Benchmarking results on large clusters obtained from MMSEQ2. For a single cluster, 25% of sequences were held out and used as the testing set. The accuracy of the top predicted lab was consistently higher in PanOriginSV compared to PlasmidHawk, however the accuracy when testing against the top 5 predictions for both tools was comparable.

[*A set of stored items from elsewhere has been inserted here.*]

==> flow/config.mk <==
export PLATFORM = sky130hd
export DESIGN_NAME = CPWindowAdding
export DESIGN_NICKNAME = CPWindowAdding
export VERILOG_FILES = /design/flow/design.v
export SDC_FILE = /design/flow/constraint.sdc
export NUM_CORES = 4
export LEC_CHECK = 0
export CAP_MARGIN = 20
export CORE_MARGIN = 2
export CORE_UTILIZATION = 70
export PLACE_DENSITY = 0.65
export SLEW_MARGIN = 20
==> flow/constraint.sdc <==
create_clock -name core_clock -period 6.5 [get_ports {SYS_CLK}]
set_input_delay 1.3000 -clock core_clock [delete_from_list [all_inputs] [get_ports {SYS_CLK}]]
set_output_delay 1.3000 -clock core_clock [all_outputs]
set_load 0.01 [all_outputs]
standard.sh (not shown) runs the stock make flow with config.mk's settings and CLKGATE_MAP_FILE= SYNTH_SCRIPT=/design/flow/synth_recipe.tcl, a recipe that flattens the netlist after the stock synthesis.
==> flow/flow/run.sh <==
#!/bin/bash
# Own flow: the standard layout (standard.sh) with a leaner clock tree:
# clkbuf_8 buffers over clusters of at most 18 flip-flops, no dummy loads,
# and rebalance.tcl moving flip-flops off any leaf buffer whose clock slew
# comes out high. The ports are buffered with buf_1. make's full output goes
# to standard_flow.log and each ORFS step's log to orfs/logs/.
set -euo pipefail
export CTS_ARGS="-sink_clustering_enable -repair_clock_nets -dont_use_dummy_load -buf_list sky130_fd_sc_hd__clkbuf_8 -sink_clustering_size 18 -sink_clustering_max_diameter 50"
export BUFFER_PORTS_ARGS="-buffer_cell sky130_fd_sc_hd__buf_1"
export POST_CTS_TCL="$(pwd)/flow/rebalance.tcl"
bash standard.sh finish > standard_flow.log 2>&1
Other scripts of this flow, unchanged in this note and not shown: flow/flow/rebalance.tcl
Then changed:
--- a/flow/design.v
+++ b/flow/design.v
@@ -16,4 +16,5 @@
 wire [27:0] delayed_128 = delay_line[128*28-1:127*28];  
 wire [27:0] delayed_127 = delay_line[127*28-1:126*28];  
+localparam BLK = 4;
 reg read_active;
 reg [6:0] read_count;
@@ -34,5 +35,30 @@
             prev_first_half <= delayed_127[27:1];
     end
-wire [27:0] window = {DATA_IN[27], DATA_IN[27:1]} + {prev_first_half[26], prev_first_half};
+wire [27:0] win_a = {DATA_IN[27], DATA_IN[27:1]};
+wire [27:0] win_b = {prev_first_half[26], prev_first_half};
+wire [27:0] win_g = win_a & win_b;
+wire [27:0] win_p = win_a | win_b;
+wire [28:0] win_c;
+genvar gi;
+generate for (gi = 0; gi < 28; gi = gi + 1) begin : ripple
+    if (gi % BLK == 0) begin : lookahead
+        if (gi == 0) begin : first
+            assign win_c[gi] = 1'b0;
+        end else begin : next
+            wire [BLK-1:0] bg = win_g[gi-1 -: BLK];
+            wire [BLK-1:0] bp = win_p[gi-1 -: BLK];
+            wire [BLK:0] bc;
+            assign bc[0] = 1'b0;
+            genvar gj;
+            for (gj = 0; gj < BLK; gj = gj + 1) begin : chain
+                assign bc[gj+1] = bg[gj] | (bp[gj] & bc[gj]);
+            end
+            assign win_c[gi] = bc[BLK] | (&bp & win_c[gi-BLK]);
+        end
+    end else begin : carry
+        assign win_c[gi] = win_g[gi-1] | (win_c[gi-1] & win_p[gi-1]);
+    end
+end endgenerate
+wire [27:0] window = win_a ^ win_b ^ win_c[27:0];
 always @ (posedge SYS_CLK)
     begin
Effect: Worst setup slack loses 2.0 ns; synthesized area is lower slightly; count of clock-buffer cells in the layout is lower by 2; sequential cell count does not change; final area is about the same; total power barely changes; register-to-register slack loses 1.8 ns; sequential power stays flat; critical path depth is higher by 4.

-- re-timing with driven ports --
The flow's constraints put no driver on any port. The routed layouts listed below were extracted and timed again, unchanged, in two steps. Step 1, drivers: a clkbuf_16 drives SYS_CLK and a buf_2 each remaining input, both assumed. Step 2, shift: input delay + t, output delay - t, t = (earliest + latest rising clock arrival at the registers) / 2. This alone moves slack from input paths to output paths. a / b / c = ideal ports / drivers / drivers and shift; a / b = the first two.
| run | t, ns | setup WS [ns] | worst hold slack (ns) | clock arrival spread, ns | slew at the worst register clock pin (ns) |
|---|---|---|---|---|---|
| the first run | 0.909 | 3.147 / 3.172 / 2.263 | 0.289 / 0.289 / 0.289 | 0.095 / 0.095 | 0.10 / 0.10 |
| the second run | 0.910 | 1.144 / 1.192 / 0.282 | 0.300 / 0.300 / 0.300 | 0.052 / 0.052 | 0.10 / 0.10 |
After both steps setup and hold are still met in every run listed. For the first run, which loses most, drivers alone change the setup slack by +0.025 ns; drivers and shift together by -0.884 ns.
Context: an optimization exercise on an open-source flow, tuned for small area. The choices shown serve that exercise and are no tape-out recipe. The RTL was checked by simulation tests, not by an equivalence proof against the original design. Power and IR drop assume default switching activity.

==> flow/design.v <==
`timescale 1ns / 1ps
module cpu(
    input clk,
    input reset,
    input  [46:0] instr,    
    output [9:0]  pc,
    output        dwe,      
    output [4:0]  dwaddr,
    output [31:0] dwdata
);
localparam LOAD = 4'd1, INCR = 4'd2, DECR = 4'd3, CHCKPOL = 4'd4, FINDSTRT = 4'd5,
           JMPF = 4'd6, JMP = 4'd7, CMPR = 4'd8, WRTRES = 4'd9;
wire [4:0] op_in = instr[46:42];
wire       op_ok = ~op_in[4] & ~(op_in[3] & (op_in[2] | op_in[1]));
reg  [3:0]  op1, op2;
reg  [36:0] p1, p2;
always @(posedge clk) begin
    op1 <= (op_ok & ~reset) ? op_in[3:0] : 4'd0;
    op2 <= reset ? 4'd0 : op1;
    p1  <= {instr[36:5], instr[43] ? instr[41:37] : instr[4:0]};
    p2  <= p1;
end
reg  [31:0] mem [0:31];
reg  [31:0] big;             
reg        we3, take3;
reg [4:0]  waddr3;
reg [31:0] data3;
wire [31:0] wd     = data3 & {32{~reset}};
wire        wd_big = (|data3[31:5]) & ~reset;
genvar w;
generate
    for (w = 0; w < 32; w = w + 1) begin : g_mem
        wire en = reset | (we3 & (waddr3 == w));
        always @(posedge clk)
            if (en) begin
                mem[w] <= wd;
                big[w] <= wd_big;
            end
    end
endgenerate
genvar b;
wire [4:0] ra1 = p2[36:32];
wire [4:0] ra2 = p2[26:22];
wire [4:0] ra3 = p2[16:12];
wire [31:0] s1, s2, s3;
genvar w2;
generate
    for (w2 = 0; w2 < 32; w2 = w2 + 1) begin : g_sel
        assign s1[w2] = (ra1 == w2);
        assign s2[w2] = (ra2 == w2);
        assign s3[w2] = (ra3 == w2);
    end
endgenerate
wire [31:0] col [0:32];
generate
    for (b = 0; b < 32; b = b + 1) begin : g_col
        for (w2 = 0; w2 < 32; w2 = w2 + 1) begin : g_w
            assign col[b][w2] = mem[w2][b];
        end
    end
    for (w2 = 0; w2 < 32; w2 = w2 + 1) begin : g_wbig
        assign col[32][w2] = big[w2];
    end
endgenerate
wire [31:0] A, B;
wire [4:0]  C;
wire        bigC;
generate
    for (b = 0; b < 32; b = b + 1) begin : g_rd
        rd_or32 u_a (.s(s1), .d(col[b]), .y(A[b]));
        rd_or32 u_b (.s(s2), .d(col[b]), .y(B[b]));
        if (b < 5) begin : g_c
            rd_or32 u_c (.s(s3), .d(col[b]), .y(C[b]));
        end
    end
endgenerate
rd_or32 u_bigc (.s(s3), .d(col[32]), .y(bigC));
wire bigB   = |B[31:5];
wire sel_ab, sel_ac;
bitsel32 u_selab (.a(A), .i(B[4:0]), .y(sel_ab));
bitsel32 u_selac (.a(A), .i(C),      .y(sel_ac));
wire bit_ab = ~bigB & sel_ab;
wire bit_ac = ~bigC & sel_ac;
wire is_inc  = (op2 == INCR);
wire is_dec  = (op2 == DECR);
wire is_wr   = (op2 == WRTRES);
wire [31:0] incdec;
incdec32 u_incdec (.a(A), .dec(is_dec), .y(incdec));
reg flag_f, flag_is_pol;
always @(posedge clk) begin
    if (reset) begin
        flag_f      <= 1'b0;
        flag_is_pol <= 1'b1;
    end else begin
        if (op2 == FINDSTRT) flag_f <= bit_ab;
        if (op2 == CMPR)     flag_f <= (A <= B);
        if (op2 == CHCKPOL && bit_ab != bit_ac) flag_is_pol <= 1'b0;
    end
end
always @(posedge clk) begin
    we3    <= ~reset & (op2 == LOAD || is_inc || is_dec || is_wr);
    take3  <= ~reset & (op2 == JMP || (op2 == JMPF && flag_f));
    waddr3 <= p2[36:32];
    data3  <= (is_inc | is_dec) ? incdec :
              is_wr             ? {31'd0, flag_is_pol} :
                                  p2[31:0];
end
reg [9:0] pc_r;
always @(posedge clk)
    if (reset)
        pc_r <= 10'd0;
    else if (take3)
        pc_r <= {data3[4:0], waddr3};
    else
        pc_r <= pc_r + 10'd1;
assign pc     = pc_r;
assign dwe    = we3;
assign dwaddr = waddr3;
assign dwdata = data3;
endmodule
module rd_or32(input [31:0] s, input [31:0] d, output y);
wire [10:0] g;
genvar i;
generate
    for (i = 0; i < 10; i = i + 1) begin : g_aoi
        rd_aoi222 u (.a0(s[3*i]), .b0(d[3*i]), .a1(s[3*i+1]), .b1(d[3*i+1]),
                     .a2(s[3*i+2]), .b2(d[3*i+2]), .y(g[i]));
    end
endgenerate
rd_aoi22 u_last (.a0(s[30]), .b0(d[30]), .a1(s[31]), .b1(d[31]), .y(g[10]));
wire h0, h1, h2;
rd_nand4 u_n0 (.a(g[0]), .b(g[1]), .c(g[2]), .d(g[3]), .y(h0));
rd_nand4 u_n1 (.a(g[4]), .b(g[5]), .c(g[6]), .d(g[7]), .y(h1));
rd_nand3 u_n2 (.a(g[8]), .b(g[9]), .c(g[10]), .y(h2));
assign y = h0 | h1 | h2;
endmodule
module rd_aoi222(input a0, b0, a1, b1, a2, b2, output y);
assign y = ~((a0 & b0) | (a1 & b1) | (a2 & b2));
endmodule
module rd_aoi22(input a0, b0, a1, b1, output y);
assign y = ~((a0 & b0) | (a1 & b1));
endmodule
module rd_nand4(input a, b, c, d, output y);
assign y = ~(a & b & c & d);
endmodule
module rd_nand3(input a, b, c, output y);
assign y = ~(a & b & c);
endmodule
module incdec32(input [31:0] a, input dec, output [31:0] y);
wire [31:0] x, nx;       
wire [32:0] k;           
wire [3:0]  all;         
wire [3:0]  cin;
genvar i;
generate
    for (i = 0; i < 32; i = i + 1) begin : g_x
        if (i % 2 == 0) begin : g_e
            g_xor2 u_x (.a(a[i]), .b(dec), .y(x[i]));
        end else begin : g_o
            g_xnor2 u_x (.a(a[i]), .b(dec), .y(nx[i]));
            assign x[i] = ~nx[i];
        end
    end
    for (i = 0; i < 4; i = i + 1) begin : g_blk
        wire n0, n1;
        g_nand4 u_n0 (.a(x[8*i]), .b(x[8*i+1]), .c(x[8*i+2]), .d(x[8*i+3]), .y(n0));
        g_nand4 u_n1 (.a(x[8*i+4]), .b(x[8*i+5]), .c(x[8*i+6]), .d(x[8*i+7]), .y(n1));
        g_nor2 u_all (.a(n0), .b(n1), .y(all[i]));
    end
endgenerate
assign cin[0] = 1'b1;
assign cin[1] = all[0];
assign cin[2] = all[0] & all[1];
assign cin[3] = all[0] & all[1] & all[2];
generate
    for (i = 0; i < 32; i = i + 1) begin : g_c
        if (i % 8 == 0) begin : g_start
            assign k[i] = cin[i/8];
        end
        if (i == 0) begin : g_0
            g_xnor2 u_c (.a(a[0]), .b(dec), .y(k[1]));
            assign y[0] = ~a[0];
        end else if (i % 2 == 0) begin : g_e
            g_nand2 u_c (.a(k[i]), .b(x[i]), .y(k[i+1]));
            g_xor2 u_y (.a(a[i]), .b(k[i]), .y(y[i]));
        end else begin : g_o
            if (i % 8 != 7) begin : g_n
                g_nor2 u_c (.a(k[i]), .b(nx[i]), .y(k[i+1]));
            end
            g_xnor2 u_y (.a(a[i]), .b(k[i]), .y(y[i]));
        end
    end
endgenerate
endmodule
module bitsel32(input [31:0] a, input [4:0] i, output y);
wire [7:0] l1;
wire [1:0] l2;
genvar j;
generate
    for (j = 0; j < 8; j = j + 1) begin : g_l1
        g_mux4 u (.d(a[4*j+3:4*j]), .s(i[1:0]), .y(l1[j]));
    end
    for (j = 0; j < 2; j = j + 1) begin : g_l2
        g_mux4 u (.d(l1[4*j+3:4*j]), .s(i[3:2]), .y(l2[j]));
    end
endgenerate
assign y = i[4] ? l2[1] : l2[0];
endmodule
module g_mux4(input [3:0] d, input [1:0] s, output y);
assign y = d[s];
endmodule
module g_xor2(input a, b, output y);
assign y = a ^ b;
endmodule
module g_xnor2(input a, b, output y);
assign y = ~(a ^ b);
endmodule
module g_nand2(input a, b, output y);
assign y = ~(a & b);
endmodule
module g_nor2(input a, b, output y);
assign y = ~(a | b);
endmodule
module g_nand4(input a, b, c, d, output y);
assign y = ~(a & b & c & d);
endmodule
export LEC_CHECK = 0
export CAP_MARGIN = 20
export CORE_MARGIN = 2
export CORE_UTILIZATION = 60
export SLEW_MARGIN = 20
export SYNTH_HIERARCHICAL = 1
create_clock -name core_clock -period 8.0 [get_ports {clk}]
standard.sh (not shown) runs the stock make flow with config.mk's settings and CLKGATE_MAP_FILE= SYNTH_SCRIPT=/design/flow/synth_recipe.tcl, a recipe that flattens the netlist after the stock synthesis.
==> flow/flow/run.sh <==
#!/bin/bash
# Standard ORFS layout (the standard.sh), with these changes:
#  - CTS with larger sink clusters, clkbuf_16 only, and no dummy loads
#  - port buffers of the smallest buffer cell
set -euo pipefail
CTS_ARGS="-sink_clustering_enable -repair_clock_nets -dont_use_dummy_load -sink_clustering_size 24 -sink_clustering_max_diameter 80 -buf_list sky130_fd_sc_hd__clkbuf_16"
bash standard.sh "CTS_ARGS=$CTS_ARGS" \
  "BUFFER_PORTS_ARGS=-buffer_cell sky130_fd_sc_hd__buf_1" \
  finish > make_finish.log 2>&1
Change:
--- a/flow/design.v
+++ b/flow/design.v
@@ -22,18 +22,21 @@
 end
 reg  [31:0] mem [0:31];
 reg  [31:0] big;             
 reg        we3, take3;
 reg [4:0]  waddr3;
 reg [31:0] data3;
-wire [31:0] wd     = data3 & {32{~reset}};
-wire        wd_big = (|data3[31:5]) & ~reset;
+reg         rst_d;
+always @(posedge clk)
+    rst_d <= reset;
+wire [31:0] wd     = data3;
+wire        wd_big = |data3[31:5];
 genvar w;
 generate
     for (w = 0; w < 32; w = w + 1) begin : g_mem
-        wire en = reset | (we3 & (waddr3 == w));
+        wire en = rst_d | (we3 & (waddr3 == w));
         always @(posedge clk)
             if (en) begin
                 mem[w] <= wd;
                 big[w] <= wd_big;
             end
     end
@@ -94,19 +97,22 @@
     end else begin
         if (op2 == FINDSTRT) flag_f <= bit_ab;
         if (op2 == CMPR)     flag_f <= (A <= B);
         if (op2 == CHCKPOL && bit_ab != bit_ac) flag_is_pol <= 1'b0;
     end
 end
+wire d3_id   = (is_inc | is_dec) & ~reset;
+wire d3_zero = is_wr | reset;
+wire d3_pol  = is_wr & flag_is_pol & ~reset;
 always @(posedge clk) begin
     we3    <= ~reset & (op2 == LOAD || is_inc || is_dec || is_wr);
     take3  <= ~reset & (op2 == JMP || (op2 == JMPF && flag_f));
     waddr3 <= p2[36:32];
-    data3  <= (is_inc | is_dec) ? incdec :
-              is_wr             ? {31'd0, flag_is_pol} :
-                                  p2[31:0];
+    data3  <= d3_id   ? incdec :
+              d3_zero ? {31'd0, d3_pol} :
+                        p2[31:0];
 end
 reg [9:0] pc_r;
 always @(posedge clk)
     if (reset)
         pc_r <= 10'd0;
     else if (take3)
@@ -116,38 +122,41 @@
 assign pc     = pc_r;
 assign dwe    = we3;
 assign dwaddr = waddr3;
 assign dwdata = data3;
 endmodule
 module rd_or32(input [31:0] s, input [31:0] d, output y);
-wire [10:0] g;
+wire [9:0] g;
 genvar i;
 generate
     for (i = 0; i < 10; i = i + 1) begin : g_aoi
         rd_aoi222 u (.a0(s[3*i]), .b0(d[3*i]), .a1(s[3*i+1]), .b1(d[3*i+1]),
                      .a2(s[3*i+2]), .b2(d[3*i+2]), .y(g[i]));
     end
 endgenerate
-rd_aoi22 u_last (.a0(s[30]), .b0(d[30]), .a1(s[31]), .b1(d[31]), .y(g[10]));
-wire h0, h1, h2;
+wire h0, h1, h2, h;
 rd_nand4 u_n0 (.a(g[0]), .b(g[1]), .c(g[2]), .d(g[3]), .y(h0));
 rd_nand4 u_n1 (.a(g[4]), .b(g[5]), .c(g[6]), .d(g[7]), .y(h1));
-rd_nand3 u_n2 (.a(g[8]), .b(g[9]), .c(g[10]), .y(h2));
-assign y = h0 | h1 | h2;
+rd_nand2 u_n2 (.a(g[8]), .b(g[9]), .y(h2));
+rd_or3 u_or (.a(h0), .b(h1), .c(h2), .y(h));
+rd_ao221 u_last (.a0(s[30]), .b0(d[30]), .a1(s[31]), .b1(d[31]), .c(h), .y(y));
 endmodule
 module rd_aoi222(input a0, b0, a1, b1, a2, b2, output y);
 assign y = ~((a0 & b0) | (a1 & b1) | (a2 & b2));
 endmodule
-module rd_aoi22(input a0, b0, a1, b1, output y);
-assign y = ~((a0 & b0) | (a1 & b1));
+module rd_ao221(input a0, b0, a1, b1, c, output y);
+assign y = (a0 & b0) | (a1 & b1) | c;
+endmodule
+module rd_or3(input a, b, c, output y);
+assign y = a | b | c;
+endmodule
+module rd_nand2(input a, b, output y);
+assign y = ~(a & b);
 endmodule
 module rd_nand4(input a, b, c, d, output y);
 assign y = ~(a & b & c & d);
-endmodule
-module rd_nand3(input a, b, c, output y);
-assign y = ~(a & b & c);
 endmodule
 module incdec32(input [31:0] a, input dec, output [31:0] y);
 wire [31:0] x, nx;       
 wire [32:0] k;           
 wire [3:0]  all;         
 wire [3:0]  cin;
What happened: Count of clock-buffer cells in the layout went down by 1; power went up by 0.88%; fmax went down by 4.6%; worst setup slack loses 0.26 ns; wire length went down by 1.8%; non-clock buffer count went up by 13; sequential power hardly moves; final cell count went down by 0.38%; via count went down by 0.76%; synthesized area went down by 0.92%; hold slack loses 0.0045 ns; design area went down by 1.1%; global-route usage went down by 0.59 points; first-iteration DRC count went up by 7.5%.

[separate check: timing with driven ports]
In the flow no input, the clock included, has a driving cell. The finished layouts below were timed again as built, in two steps. Step 1 sets driving cells, clkbuf_16 on the clock port and buf_2 on the other inputs (assumed; they add their load-dependent delay and slew). Step 2 times the ports against the registers' clock, not the clock port: input delays grow and output delays shrink by t, the midpoint of the rising clock arrivals with the driver on. Slacks: ideal ports / drivers / drivers and shift; pairs: ideal ports / drivers.
run	t, ns	setup WS [ns]	clock arrival spread, ns	worst register clock-pin slew, ns	worst slew at a driven data input, ns
the first run	0.717	2.593 / 2.593 / 2.593	0.085 / 0.085	0.10 / 0.10	0.04
the second run	0.747	2.332 / 2.332 / 2.332	0.080 / 0.080	0.10 / 0.10	0.04
After both steps every run listed still meets setup and hold.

Cluster | Train Sequences | Test Sequences | Test accuracy (Linear) | Top 5 test accuracy (Linear) | Test accuracy (Graph) | Top 5 test accuracy (Graph) |
---|---|---|---|---|---|---|
J7OEM | 2870 | 714 | 0.96 | 0.99 | 0.97 | 0.99 |
3PTDM | 2397 | 571 | 0.82 | 0.93 | 0.81 | 0.93 |
O3GQU | 1046 | 275 | 0.65 | 0.88 | 0.71 | 0.83 |
48073 | 973 | 205 | 0.71 | 0.89 | 0.71 | 0.87 |
WA905 | 639 | 149 | 0.87 | 0.94 | 0.87 | 0.97 |
GIGX0 | 604 | 119 | 0.71 | 0.87 | 0.79 | 0.93 |